Iran’s Supreme Leader, Ayatollah Khameini, has now called for an investigation of the election by the Council of Guardians. One could interpret this as a tactical move calculated to gain time, to restore order. But the fact that the most powerful man in Iran is on the defensive should offer food for thought. Many Iranians are raising their voices in protest, despite the violence, repression, and reprisals with which they are being targeted, and many of those voices are being heard around the world.

Despite the very different society in which I live, I identify with the anger, the outrage, and the aspirations that I sense are being expressed now in Iran. What many of these voices are calling for is justice and freedom: freedom from the repression and retaliation with which they are faced when they voice dissent, and justice: that elections be real elections, that democracy be real democracy. These sentiments are not far removed from the sentiments that I think almost any human being might face after the horrible reality of a system that holds the freedom and humanity of individuals in contempt is unmasked. Indeed, shouldn’t those of us who have lived for the past ten years in the United States have a familiar feeling about all this? I’d challenge Elliot Abrams – and anyone else who think their point of view is well-informed and insightful enough that it is deserving of publication – not to be quite so hasty. In my view, one should hesitate a bit longer before dismissing the case of Iran and its questionable democracy…at least long enough to consider closely the evidence for election fraud in the 2000 and 2004 elections in the U.S..

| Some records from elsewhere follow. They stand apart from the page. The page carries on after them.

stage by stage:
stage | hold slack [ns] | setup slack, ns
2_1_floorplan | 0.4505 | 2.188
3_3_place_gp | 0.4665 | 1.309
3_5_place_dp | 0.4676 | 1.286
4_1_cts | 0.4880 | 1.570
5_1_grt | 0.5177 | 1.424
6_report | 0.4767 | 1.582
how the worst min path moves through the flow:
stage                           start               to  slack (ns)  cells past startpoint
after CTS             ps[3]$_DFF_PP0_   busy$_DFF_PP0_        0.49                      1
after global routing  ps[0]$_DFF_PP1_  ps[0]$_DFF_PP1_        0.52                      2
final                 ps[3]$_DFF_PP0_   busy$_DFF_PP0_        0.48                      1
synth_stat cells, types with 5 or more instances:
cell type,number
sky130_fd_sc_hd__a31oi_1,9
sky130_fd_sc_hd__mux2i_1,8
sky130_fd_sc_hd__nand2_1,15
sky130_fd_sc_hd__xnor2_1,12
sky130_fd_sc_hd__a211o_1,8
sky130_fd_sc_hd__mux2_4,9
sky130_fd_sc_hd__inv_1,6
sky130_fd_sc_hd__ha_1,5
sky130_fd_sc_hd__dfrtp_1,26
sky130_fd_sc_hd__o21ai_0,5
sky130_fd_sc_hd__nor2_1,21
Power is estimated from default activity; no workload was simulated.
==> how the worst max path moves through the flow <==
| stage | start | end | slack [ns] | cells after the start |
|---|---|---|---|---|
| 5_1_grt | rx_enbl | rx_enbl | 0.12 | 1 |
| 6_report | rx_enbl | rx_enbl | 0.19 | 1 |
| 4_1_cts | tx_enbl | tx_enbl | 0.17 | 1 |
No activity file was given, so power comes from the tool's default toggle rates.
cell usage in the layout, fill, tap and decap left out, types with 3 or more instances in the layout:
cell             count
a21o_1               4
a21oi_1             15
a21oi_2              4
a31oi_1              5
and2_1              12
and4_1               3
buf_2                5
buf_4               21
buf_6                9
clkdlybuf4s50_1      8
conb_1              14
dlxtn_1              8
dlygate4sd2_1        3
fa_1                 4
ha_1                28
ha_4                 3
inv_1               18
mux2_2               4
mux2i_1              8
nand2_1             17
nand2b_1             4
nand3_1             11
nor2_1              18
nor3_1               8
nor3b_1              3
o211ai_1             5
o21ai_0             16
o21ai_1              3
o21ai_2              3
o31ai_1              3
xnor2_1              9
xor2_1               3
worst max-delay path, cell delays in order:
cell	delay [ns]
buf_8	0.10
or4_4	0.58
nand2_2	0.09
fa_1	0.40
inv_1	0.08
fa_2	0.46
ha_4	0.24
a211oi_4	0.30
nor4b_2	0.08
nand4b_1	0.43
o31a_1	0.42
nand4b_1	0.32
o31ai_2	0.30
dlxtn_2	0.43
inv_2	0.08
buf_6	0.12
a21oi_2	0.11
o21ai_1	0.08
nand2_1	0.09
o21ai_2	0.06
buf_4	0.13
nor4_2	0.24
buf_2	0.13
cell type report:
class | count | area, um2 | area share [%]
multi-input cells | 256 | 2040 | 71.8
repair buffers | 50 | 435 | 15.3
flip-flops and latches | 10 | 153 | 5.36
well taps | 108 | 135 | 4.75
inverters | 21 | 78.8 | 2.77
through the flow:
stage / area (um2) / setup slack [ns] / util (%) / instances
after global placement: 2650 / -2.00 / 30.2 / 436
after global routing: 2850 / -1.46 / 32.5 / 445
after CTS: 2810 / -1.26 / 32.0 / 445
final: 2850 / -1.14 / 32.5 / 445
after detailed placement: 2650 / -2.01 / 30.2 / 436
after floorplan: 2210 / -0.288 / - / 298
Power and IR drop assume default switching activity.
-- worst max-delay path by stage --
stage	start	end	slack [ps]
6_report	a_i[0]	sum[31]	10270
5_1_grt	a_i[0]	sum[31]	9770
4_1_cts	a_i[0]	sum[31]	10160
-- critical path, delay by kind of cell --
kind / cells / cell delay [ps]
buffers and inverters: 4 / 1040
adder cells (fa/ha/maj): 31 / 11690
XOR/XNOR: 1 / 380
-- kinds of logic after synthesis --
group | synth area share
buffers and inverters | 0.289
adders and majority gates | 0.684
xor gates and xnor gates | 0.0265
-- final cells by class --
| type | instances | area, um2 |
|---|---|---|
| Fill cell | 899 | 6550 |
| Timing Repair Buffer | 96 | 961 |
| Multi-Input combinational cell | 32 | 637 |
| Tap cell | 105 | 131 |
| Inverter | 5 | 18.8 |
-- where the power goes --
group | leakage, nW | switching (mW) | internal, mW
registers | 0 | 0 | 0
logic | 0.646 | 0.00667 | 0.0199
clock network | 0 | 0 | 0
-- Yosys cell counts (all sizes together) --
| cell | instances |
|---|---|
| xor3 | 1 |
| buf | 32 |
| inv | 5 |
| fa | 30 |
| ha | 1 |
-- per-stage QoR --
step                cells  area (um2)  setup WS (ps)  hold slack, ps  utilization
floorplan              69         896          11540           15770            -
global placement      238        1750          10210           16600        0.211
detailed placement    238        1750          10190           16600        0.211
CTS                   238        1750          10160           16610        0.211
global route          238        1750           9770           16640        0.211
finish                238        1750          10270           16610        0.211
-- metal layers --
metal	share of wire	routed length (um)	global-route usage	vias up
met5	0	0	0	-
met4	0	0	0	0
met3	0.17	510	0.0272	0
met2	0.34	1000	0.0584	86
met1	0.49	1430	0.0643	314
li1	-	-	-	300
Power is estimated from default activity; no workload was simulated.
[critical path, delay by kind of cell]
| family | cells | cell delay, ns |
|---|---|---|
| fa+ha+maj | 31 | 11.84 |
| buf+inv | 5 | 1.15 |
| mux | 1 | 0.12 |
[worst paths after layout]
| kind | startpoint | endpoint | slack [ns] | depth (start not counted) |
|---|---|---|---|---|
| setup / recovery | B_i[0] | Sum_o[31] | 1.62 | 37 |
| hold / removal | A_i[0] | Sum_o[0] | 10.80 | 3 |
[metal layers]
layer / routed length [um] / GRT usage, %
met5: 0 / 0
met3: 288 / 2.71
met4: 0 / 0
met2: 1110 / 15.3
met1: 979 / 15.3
<file path="run.sh">
#!/bin/bash
# OpenROAD 26Q1-2900-gdf79404cd8, Yosys 0.63+post, stock flow scripts
make -C /OpenROAD-flow-scripts/flow DESIGN_CONFIG=/design/flow/config.mk WORK_HOME=/design/flow/orfs finish
</file>
<file path="config.mk">
export PLATFORM = sky130hd
export DESIGN_NAME = Register_File
export DESIGN_NICKNAME = Register_File
export VERILOG_FILES = /design/flow/design.v
export SDC_FILE = /design/flow/constraint.sdc
export NUM_CORES = 4
export LEC_CHECK = 1
export CORE_UTILIZATION = 50
</file>
<file path="constraint.sdc">
current_design Register_File

set clk_period 6.0
set clk_io_pct 0.2

create_clock -name clk0 -period $clk_period [get_ports {clk}]

set non_clock_inputs [all_inputs -no_clocks]
set_input_delay [expr $clk_period * $clk_io_pct] -clock clk0 $non_clock_inputs
set_output_delay [expr $clk_period * $clk_io_pct] -clock clk0 [all_outputs]
</file>
<file path="design.v">
`timescale 1ns / 1ps
module Register_File
(
    input logic [4:0] A1,A2,A3,
    input logic clk, WE3,reset,
    input logic [31:0] WD3, 
    output logic [31:0] RD1,RD2
);
logic [31:0] file [31:0];  
integer i;
always_ff @(posedge clk or negedge reset ) begin
    if(!reset) begin
        for(i=0; i<=31;i=i+1)    
        file [i] =0;
    end
    else
    if(WE3)  file[A3] = WD3;
end    
always_comb  begin
    file[5'b00000]=32'd0;
    RD1= file[A1];
    RD2= file[A2];
end
endmodule
</file>
==> report_table.html <==
<h3>Run summary</h3>
<table>
<tr><th>Metric</th><th>Value</th></tr>
<tr><th colspan="2">Die</th></tr>
<tr><td>Horizontal die dimension</td><td>313 um</td></tr>
<tr><td>Initial core utilization</td><td>0.507</td></tr>
<tr><td>Num rows</td><td>113</td></tr>
<tr><td>Top-level I/O count</td><td>around 110</td></tr>
<tr><td>Chip footprint</td><td>about 98000 um^2</td></tr>
<tr><td>Vertical extent of the die</td><td>about 310 um</td></tr>
<tr><td>Floorplan core area</td><td>between 90000 and 100000 um^2</td></tr>
<tr><th colspan="2">Global route</th></tr>
<tr><td>First-pass GRT wire length</td><td>324000 um</td></tr>
<tr><td>Vias in the first global route</td><td>40800</td></tr>
<tr><td>Global Route Usage Sum</td><td>0.502</td></tr>
<tr><td>Largest net degree at the start of global routing</td><td>120</td></tr>
<tr><td>Residual overflow from global routing</td><td>0</td></tr>
<tr><td>Antenna violations before repair</td><td>9</td></tr>
<tr><th colspan="2">CTS</th></tr>
<tr><td>Worst-Skew Late Latency</td><td>around 0.70 ns</td></tr>
<tr><td>Cts hold-fix bufs</td><td>0</td></tr>
<tr><td>Post-CTS setup buffers</td><td>0</td></tr>
<tr><td>TritonCTS clock tree</td><td>built</td></tr>
<tr><td>Clock Sink Count</td><td>992</td></tr>
<tr><td>PostCTS Resize Cnt</td><td>0</td></tr>
<tr><td>Maximum clock path buffer count</td><td>3</td></tr>
<tr><td>Inserted Clock Buffers</td><td>approximately 110</td></tr>
<tr><td>Clock H-tree levels</td><td>3</td></tr>
<tr><td>Root Buffer</td><td>sky130_fd_sc_hd__clkbuf_16</td></tr>
<tr><td>Clk pin slew, worst setup/hold paths</td><td>0.05 ns</td></tr>
<tr><th colspan="2">Layout</th></tr>
<tr><td>Area occupied by registers</td><td>between 20000 and 25000 um^2</td></tr>
<tr><td>Layout area overhead</td><td>16.8%</td></tr>
<tr><td>Flip-flop count of the largest register after layout</td><td>992</td></tr>
<tr><td>Filler cells</td><td>7750</td></tr>
<tr><td>Multi-input gate area in the final layout</td><td>22600 um^2</td></tr>
<tr><td>Ratio of cells with drive above 1 in the final layout</td><td>0.368</td></tr>
<tr><th colspan="2">Critical path</th></tr>
<tr><td>Logic depth of the worst register-to-register path</td><td>1</td></tr>
<tr><td>Data required time at the worst endpoint</td><td>between 4 and 5 ns</td></tr>
<tr><td>Setup CP Type</td><td>in -&gt; out</td></tr>
<tr><td>Crit path max fanout</td><td>15</td></tr>
<tr><td>Startpoint kind of the worst setup timing path</td><td>input port</td></tr>
<tr><td>Endpoint type of the worst setup path</td><td>primary output</td></tr>
<tr><td>Arrival time worst endpoint</td><td>between 4 and 5 ns</td></tr>
<tr><td>Worst reg2reg endpoint</td><td>file[7][14]</td></tr>
<tr><td>R2R setup slack</td><td>5.07 ns</td></tr>
<tr><td>Origin of the critical flop-to-flop path</td><td>file[7][14]</td></tr>
<tr><th colspan="2">Yosys</th></tr>
<tr><td>Post-synthesis cell area</td><td>approximately 48000 um^2</td></tr>
<tr><td>Cell variety after synth</td><td>roughly 50</td></tr>
<tr><td>Cell types occupying the most area after synthesis</td><td>sky130_fd_sc_hd__dfrtp_1 (51%), sky130_fd_sc_hd__mux2_2 (23%), sky130_fd_sc_hd__a22oi_1 (12%), sky130_fd_sc_hd__nand2_1 (1.8%), sky130_fd_sc_hd__clkbuf_1 (1.6%)</td></tr>
<tr><td>Async set or reset register ratio after synthesis</td><td>1.00</td></tr>
<tr><td>Dominant cell by count in the synthesized netlist</td><td>sky130_fd_sc_hd__dfrtp_1</td></tr>
<tr><td>Post-synth top flop</td><td>sky130_fd_sc_hd__dfrtp_1</td></tr>
<tr><td>Synthesis warning total</td><td>2</td></tr>
<tr><td>Cells after synthesis</td><td>4016</td></tr>
<tr><td>YS chip area</td><td>approximately 48000 um^2</td></tr>
<tr><td>Registers, synthesis</td><td>992</td></tr>
<tr><td>Commonest cells in the synthesized netlist</td><td>sky130_fd_sc_hd__dfrtp_1 (992), sky130_fd_sc_hd__mux2_2 (987), sky130_fd_sc_hd__a22oi_1 (801), sky130_fd_sc_hd__nand2_1 (227), sky130_fd_sc_hd__clkbuf_1 (206)</td></tr>
<tr><td>Sequential area share after synthesis</td><td>0.512</td></tr>
<tr><td>Cell count in the Yosys report</td><td>4016</td></tr>
<tr><td>Post-synthesis average cell area</td><td>about 12 um^2</td></tr>
<tr><td>Area share of the leading cell type in the synthesized netlist</td><td>0.512</td></tr>
<tr><td>Library cell with the largest summed area after synthesis</td><td>sky130_fd_sc_hd__dfrtp_1</td></tr>
<tr><td>Flip-flops with a built-in enable</td><td>0</td></tr>
<tr><th colspan="2">Final timing</th></tr>
<tr><td>Share of the clock period used by the worst path</td><td>0.968</td></tr>
<tr><td>Fin Clk Skew</td><td>0 ns</td></tr>
<tr><td>Unrepaired setup endpoints after global routing</td><td>no</td></tr>
<tr><td>Post-route worst setup slack</td><td>~0.19 ns</td></tr>
<tr><td>Transition time at the pin with the least slew margin</td><td>approximately 0.98 ns</td></tr>
<tr><td>Max Transition Viols Final</td><td>0</td></tr>
<tr><td>Setup-failing EPs final</td><td>0</td></tr>
<tr><td>Post-layout min period</td><td>approximately 5.8 ns</td></tr>
<tr><td>Total count of hold-check failures in the final report</td><td>0</td></tr>
<tr><td>Setup TNS</td><td>0 ns</td></tr>
<tr><td>Max Clk Rate</td><td>roughly 170 MHz</td></tr>
<tr><td>Slew Limit Headroom</td><td>0.343</td></tr>
<tr><th colspan="2">Pwr</th></tr>
<tr><td>Static Leak</td><td>approximately 25 nW</td></tr>
<tr><td>Power per cell area</td><td>about 330 nW/um^2</td></tr>
<tr><td>Peak supply drop</td><td>between 0.0002 and 0.0003 V</td></tr>
<tr><th colspan="2">Drt</th></tr>
<tr><td>Routed wire length per instance</td><td>approximately 43 um</td></tr>
<tr><td>Total Wirelength</td><td>roughly 230000 um</td></tr>
<tr><td>Total number of vias</td><td>41700</td></tr>
<tr><td>Number of violations reported at the end of detailed-routing iteration 0</td><td>approximately 5600</td></tr>
<tr><td>Final antenna-violating net count</td><td>0</td></tr>
<tr><td>Total DRC errors in the routed layout</td><td>0</td></tr>
<tr><td>Number of vias per cell after detailed routing</td><td>7.60</td></tr>
<tr><td>Number of detailed-route iterations in the first pass</td><td>10</td></tr>
<tr><th colspan="2">Placed design</th></tr>
<tr><td>Post-placement worst setup slack</td><td>~0.38 ns</td></tr>
<tr><td>DP Wirelength</td><td>between 100000 and 150000 um</td></tr>
<tr><td>I/O Buffers</td><td>roughly 110</td></tr>
<tr><td>Gp weighted congestion</td><td>between 1 and 1.5</td></tr>
<tr><th colspan="2">Status</th></tr>
<tr><td>Run status</td><td>completed</td></tr>
<tr><th colspan="2">Flow run</th></tr>
<tr><td>Count of tool warnings</td><td>40</td></tr>
<tr><td>Reported max-cap violation count</td><td>0</td></tr>
<tr><th colspan="2">Min path</th></tr>
<tr><td>Tightest Hold Check Type</td><td>in -&gt; async</td></tr>
</table>
-- how the worst max path moves through the flow --
stage         start  endpoint
CTS           A1[1]    RD1[7]
global route  A2[2]   RD2[27]
finish        A1[3]   RD1[25]
-- report_power, final --
part           switching (mW)  internal (mW)  leakage, nW
clock                    2.83           3.99         1.77
combinational            1.12           1.41         10.4
sequential               1.29           7.99         12.7
-- critical path, cell delays in order --
cell and delay [ns]:
sky130_fd_sc_hd__clkdlybuf4s50_1 0.74, sky130_fd_sc_hd__or3b_1 0.56, sky130_fd_sc_hd__nor2_4 0.68, sky130_fd_sc_hd__buf_12 0.32, sky130_fd_sc_hd__a22oi_1 0.13, sky130_fd_sc_hd__nand4_1 0.13, sky130_fd_sc_hd__or4_1 0.29, sky130_fd_sc_hd__clkdlybuf4s50_1 0.52
-- layout make-up --
class	instances	share of cell area
timing repair buffer	402	0.0703
clock inverter	36	0.00716
clock buffer	157	0.0561
sequential	992	0.438
multi-input combinational	2616	0.399
inverter	5	0.000331
tap	1265	0.0280
antenna	11	0.000486
-- cell usage in the layout, fill, tap and decap left out, types with 34 or more instances in the layout --
master                            instances
sky130_fd_sc_hd__a221oi_1                43
sky130_fd_sc_hd__a222oi_1                48
sky130_fd_sc_hd__a22o_1                  41
sky130_fd_sc_hd__a22oi_1                801
sky130_fd_sc_hd__buf_12                  54
sky130_fd_sc_hd__buf_4                  235
sky130_fd_sc_hd__clkbuf_16              110
sky130_fd_sc_hd__clkdlybuf4s50_1        112
sky130_fd_sc_hd__dfrtp_1                992
sky130_fd_sc_hd__mux2_2                 987
sky130_fd_sc_hd__nand2_1                216
sky130_fd_sc_hd__nand3_1                 69
sky130_fd_sc_hd__nand4_1                 92
sky130_fd_sc_hd__nor2_1                  34
sky130_fd_sc_hd__nor2_4                  74
-- routing by layer --
layer	part of all wire	vias up	global-route usage
met1	0.35	20900	0.657
met2	0.40	3812	0.653
li1	-	15700	-
met3	0.18	1245	0.333
met5	0.0010	-	0.0256
met4	0.073	18	0.233
-- metrics by stage --
step	util	instances	cell area [um^2]	hold slack, ns	total power, mW
6_report	0.592	5484	56600	0.472	18.6
2_1_floorplan	-	4016	48500	0.481	10.4
3_5_place_dp	0.555	5280	53000	0.508	11.8
5_1_grt	0.592	5473	56600	0.501	19.2
3_3_place_gp	0.555	5280	53000	0.505	11.7
4_1_cts	0.592	5473	56600	0.483	18.5
-- kinds of logic after synthesis --
kind of cell           count (synthesis)  synth area share
and+or+nand+nor                      651            0.0662
muxes                               1000             0.232
DFF                                  992             0.512
AOI/OAI and AO/OA                    965             0.154
buffers and inverters                408            0.0354
Power is estimated from default activity; no workload was simulated.
[flow/run.sh]
#!/bin/bash
# OpenROAD 26Q1-2900-gdf79404cd8, Yosys 0.63+post, stock flow scripts
make -C /OpenROAD-flow-scripts/flow DESIGN_CONFIG=/design/flow/config.mk WORK_HOME=/design/flow/orfs finish
[flow/config.mk]
export PLATFORM = sky130hd
export DESIGN_NAME = sram
export DESIGN_NICKNAME = sram
export VERILOG_FILES = /design/flow/design.v
export SDC_FILE = /design/flow/constraint.sdc
export NUM_CORES = 4
export LEC_CHECK = 1
export CORE_AREA = 10 10 111 111
export DIE_AREA = 0 0 121 121
[flow/constraint.sdc]
current_design sram

set clk_period 2.9
set clk_io_pct 0.2

create_clock -name clk0 -period $clk_period

set non_clock_inputs [all_inputs -no_clocks]
set_input_delay [expr $clk_period * $clk_io_pct] -clock clk0 $non_clock_inputs
set_output_delay [expr $clk_period * $clk_io_pct] -clock clk0 [all_outputs]
[flow/design.v]
module sram(dataIn, dataOut, readWrite, enable, address);
	input [7:0] dataIn;
	output [7:0] dataOut;
	input readWrite, enable;
	input [10:0] address;
	reg [2047:0] sramReg [7:0];
	assign dataOut = (readWrite & enable)? sramReg[address] : 8'bzzzzzzzz;
	always @(address, enable, readWrite) begin
		if (~readWrite & enable) begin	
			sramReg[address] <= dataIn;
		end
	end
endmodule 
==> run summary <==
Notes on the physical implementation.

- The depth of the worst hold-timing path is 5, for reference.
- The number of antenna-violating nets in the routed design is 0, for reference.
- The leakage component of the power was reported as 0.938 nW.
- In the setup report, the worst path falls into the class in -> out.
- In this run, post-CTS hold repair placed 0 buffers.
- The count of library flops with an enable pin is 0, for reference.
- Grouping stages by cell kind, the critical path spends the most delay in buffers and inverters.
- RePlAce ended its routability-driven mode at a weighted congestion of 0.796.
- The max-cap violation count is 0, for reference.
- The post-route worst hold slack is 2.02 ns, for reference.
- The adder-cell area share of the yosys netlist is 0, for reference.
- The final routed wirelength across all metal layers is between 3000 and 4000 um, for reference.
- Leaving out buffers and inverters, the combinational logic in the layout accounts for 566 um^2.
- The worst setup path startpoint is address[1], for reference.
- The number of register pins that no clock reaches is between 60 and 70, for reference.
- The Yosys chip area is 1580 um^2, for reference.
- In this run, the synthesized area fraction spent on xor and xnor cells is recorded as 0.
- The total routing resource utilization after global routing is 0.0511, for reference.
- Fill cells in the final layout number around 1100.
- The final hold violation count is 0, for reference.
- The largest registers in the layout are sramReg x64.
- The number of input and output port buffers inserted is 21, for reference.
- For this run, the top clock speed supported by timing is approximately 0.36 GHz.
- The post-detailed-route wirelength per cell is 11.7 um, for reference.
- Per the synthesis report, the AND-OR/OR-AND share of the synthesized area is 0.112.
- The multiplexer area fraction after synthesis is 0.143, for reference.
- The data required time of the worst path is 2.32 ns, for reference.
- For this run, the leading register cell type out of synthesis is sky130_fd_sc_hd__dlxtn_1.
- The starting DRC count in detailed routing is 35, for reference.
- The cell total in the yosys stat output is 148, for reference.
- In the synthesized netlist the async set-or-reset flop fraction comes to 0.
- Per the synth log, the flip-flop and latch total comes to 64.
- The number of gates given a new drive strength after cts is 9, for reference.
- Of the total synthesized cell area, the portion taken by AND, OR, NAND and NOR gates is 0.0988.
- The number of pins with negative max-slew slack in the final report is 0, for reference.
- The post-CTS repair timing setup buffer count is 0, for reference.
- From the final report, the count of setup violators was given as 0.
- The initial antenna violation count came to 0.
- The final antenna diode tally reported by the flow is 0.
- The tightest min-delay check is of the in -> out type.
- For this run the aggregate overflow at the end of global routing stands at 0.
- The largest net degree at the start of global routing is 14, for reference.
- Averaged over all synthesized cells, the footprint is between 10 and 15 um^2.
- Looking at the VDD voltage map, the peak drop is 0.0218 mV.
- The register with the most flip-flops in the layout has around 64 of them.
- The main combinational cell family by area after synthesis is multiplexers, for reference.
- The worst hold path terminates at dataOut[6].
- The post-synthesis instance area is 1580 um^2, for reference.
- The timing report notes that buffer and inverter cells on the critical path total 3.
- The die is 121 um tall.
- The die width is 121 um, for reference.
- In this design, the stage delay of the slowest critical-path cell is about 0.46 ns.
- Per the final layout report, the fraction of cells sized above drive strength 1 comes to 0.122.
- The I/O pin count is 29, for reference.
- The largest fanout of any net on the critical path is 9, for reference.
- The number of DRC violations after detailed routing is 0, for reference.
- The cell area after layout is 2070 um^2, for reference.
- In this run the core area contains 36 standard-cell rows.
- The critical path goes through dlygate4sd2_1 > buf_4 > or3_4 > o22a_1 > clkdlybuf4s50_1.
- The wire length of the first global-routing pass is about 6000 um, for reference.
- The layout overhead on the synthesized area is 30.7%, for reference.
- The post-placement cell area is 2060 um^2.
- The final route contains ~1100 vias.
- The sort of element at the start of the critical path is a primary input, for reference.
- Ranked by flip-flop count, first place goes to sramReg.
- approximately 64 endpoints have no timing constraint.
- Setup repair after global routing left no endpoint under its margin.
- For the worst min-delay path, the startpoint reported by OpenROAD is address[1].
- The initial cell density of the core is 0.160, for reference.
- The iteration count recorded for the first detailed-route pass is 4.
- In this run the tools logged warnings totalling 40.
- The synthesized netlist handed to floorplanning was reported with a cell count of roughly 150.
- Using the TritonRoute via totals, the vias-per-cell ratio works out to 3.56.
- The data arrival time at the worst-slack endpoint is ~2.2 ns, for reference.
- The total die area is 14600 um^2, for reference.
- Per the cell usage report, the commonest logic cell in the layout is sky130_fd_sc_hd__dlxtn_1.
- Across the whole layout, storage elements account for 961 um^2.
- The max-slew headroom at the worst pin is 0.707, for reference.
- The placeable core area is roughly 10000 um^2, for reference.
- The synthesized netlist contains 28 unique library cells.
- In this run the power density over the cells is 110 nW/um^2.
- Ranking logic cells in the layout by count gives the top entries sky130_fd_sc_hd__dlxtn_1, sky130_fd_sc_hd__mux2i_1, sky130_fd_sc_hd__clkdlybuf4s50_1, sky130_fd_sc_hd__buf_4, sky130_fd_sc_hd__nor2_1.
- The critical path's slowest stage uses the library cell sky130_fd_sc_hd__or3_4.
- The via count of the first global-routing pass is approximately 1100.
- The flow ran to the end, and the final reports show no timing, DRC or antenna violations.
- The synthesis report lists the Yosys warning total as 3.
- The kind of end point of the critical path is an output pin, for reference.
- Looking at the max-slew report, the worst-margin pin has a slew of about 0.44 ns.
- The wire-length estimate of the detail-placed layout is 2810 um.
- The post-route fraction of the period consumed by the critical path is 0.945, for reference.
- After layout, the minimum clock period comes to around 2.7 ns.
-- cell families (layout without fill, tap and decap cells) --
kind of cell	Yosys count	in the layout
latches	64	64
AND/OR/NAND/NOR	30	30
AND-OR/OR-AND	24	24
multiplexers	21	21
buffers and inverters	9	41
-- Yosys cell counts, types with 2 or more instances --
library cell               instances  area, um^2
sky130_fd_sc_hd__nand3_1           2        10.0
sky130_fd_sc_hd__nand2b_1          3        18.8
sky130_fd_sc_hd__o22a_1            6        52.6
sky130_fd_sc_hd__mux2i_1          20         200
sky130_fd_sc_hd__nand2_1           7        26.3
sky130_fd_sc_hd__a211oi_1          6        45.0
sky130_fd_sc_hd__buf_4             3        22.5
sky130_fd_sc_hd__buf_6             2        22.5
sky130_fd_sc_hd__nor3b_1           2        15.0
sky130_fd_sc_hd__nor2b_1           2        12.5
sky130_fd_sc_hd__o22ai_1           6        37.5
sky130_fd_sc_hd__dlxtn_1          64         961
sky130_fd_sc_hd__nor2_1           10        37.5
-- cell type report --
class                      count  area share
sequential                    64       0.465
tap                          133      0.0805
multi-input combinational     75       0.273
timing repair buffer          40       0.180
inverter                       1     0.00181
-- metrics by stage --
stage,instances,utilization,power (mW),setup WS (ns),TNS (ns)
6_report,313,0.210,0.227,0.160,0
3_3_place_gp,313,0.209,0.228,-0.142,-0.905
2_1_floorplan,148,-,0.142,0.929,0
3_5_place_dp,313,0.209,0.231,-0.135,-0.853
4_1_cts,313,0.210,0.231,0.125,0
5_1_grt,313,0.210,0.249,0.0581,0
-- worst min-delay path, stage by stage --
cell	delay [ns]
sky130_fd_sc_hd__dlygate4sd2_1	0.30
sky130_fd_sc_hd__buf_4	0.17
sky130_fd_sc_hd__nand2_1	0.05
sky130_fd_sc_hd__a31oi_1	0.09
sky130_fd_sc_hd__dlygate4sd2_1	0.25
-- per-layer routing --
layer | global-route usage | vias to the layer above | wire (um)
met5 | 0 | - | 0
met3 | 0.00756 | 0 | 186
met2 | 0.0901 | 16 | 1840
met4 | 0 | 0 | 0
li1 | - | 584 | -
met1 | 0.0687 | 513 | 1630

In any case, this blog wasn’t intended as political analysis, but just a personal comment on something that is unfolding. Those of you who identify with the left in some sense will probably be far more likely to agree with me that what is unfolding now in Tehran and other Iranian cities – while it is very unlikely to lead to the dethroning of Ahmadinejad next week or next month – is nothing less than history in the making; it is almost certainly the beginning of a new-found respect emerging for the individual and for dissent within Iranian discourse, and it is extremely likely to permanently shift the fault lines of Iranian politics. The social media technologies being employed in the struggle are pointing out the degree to which communication between individuals inevitably evade the grasp of autocratic modes of control, and the increasingly decentralized form such (political) communication is taking, via the Internet, is proof positive of the changing ground of politics in the contemporary era.

And of course, all of this is definitely making the ruling elite in Iran very ill at ease.

And it is one more chapter in the history of individuals standing up to the impersonal mechanisms of power and raising their voices in dissent, even in the face of violence and death.

How ironic that the same Americans who spoke so loudly about spreading democracy around the world can now be silent? Is it possible they don’t recognize democracy when they see it?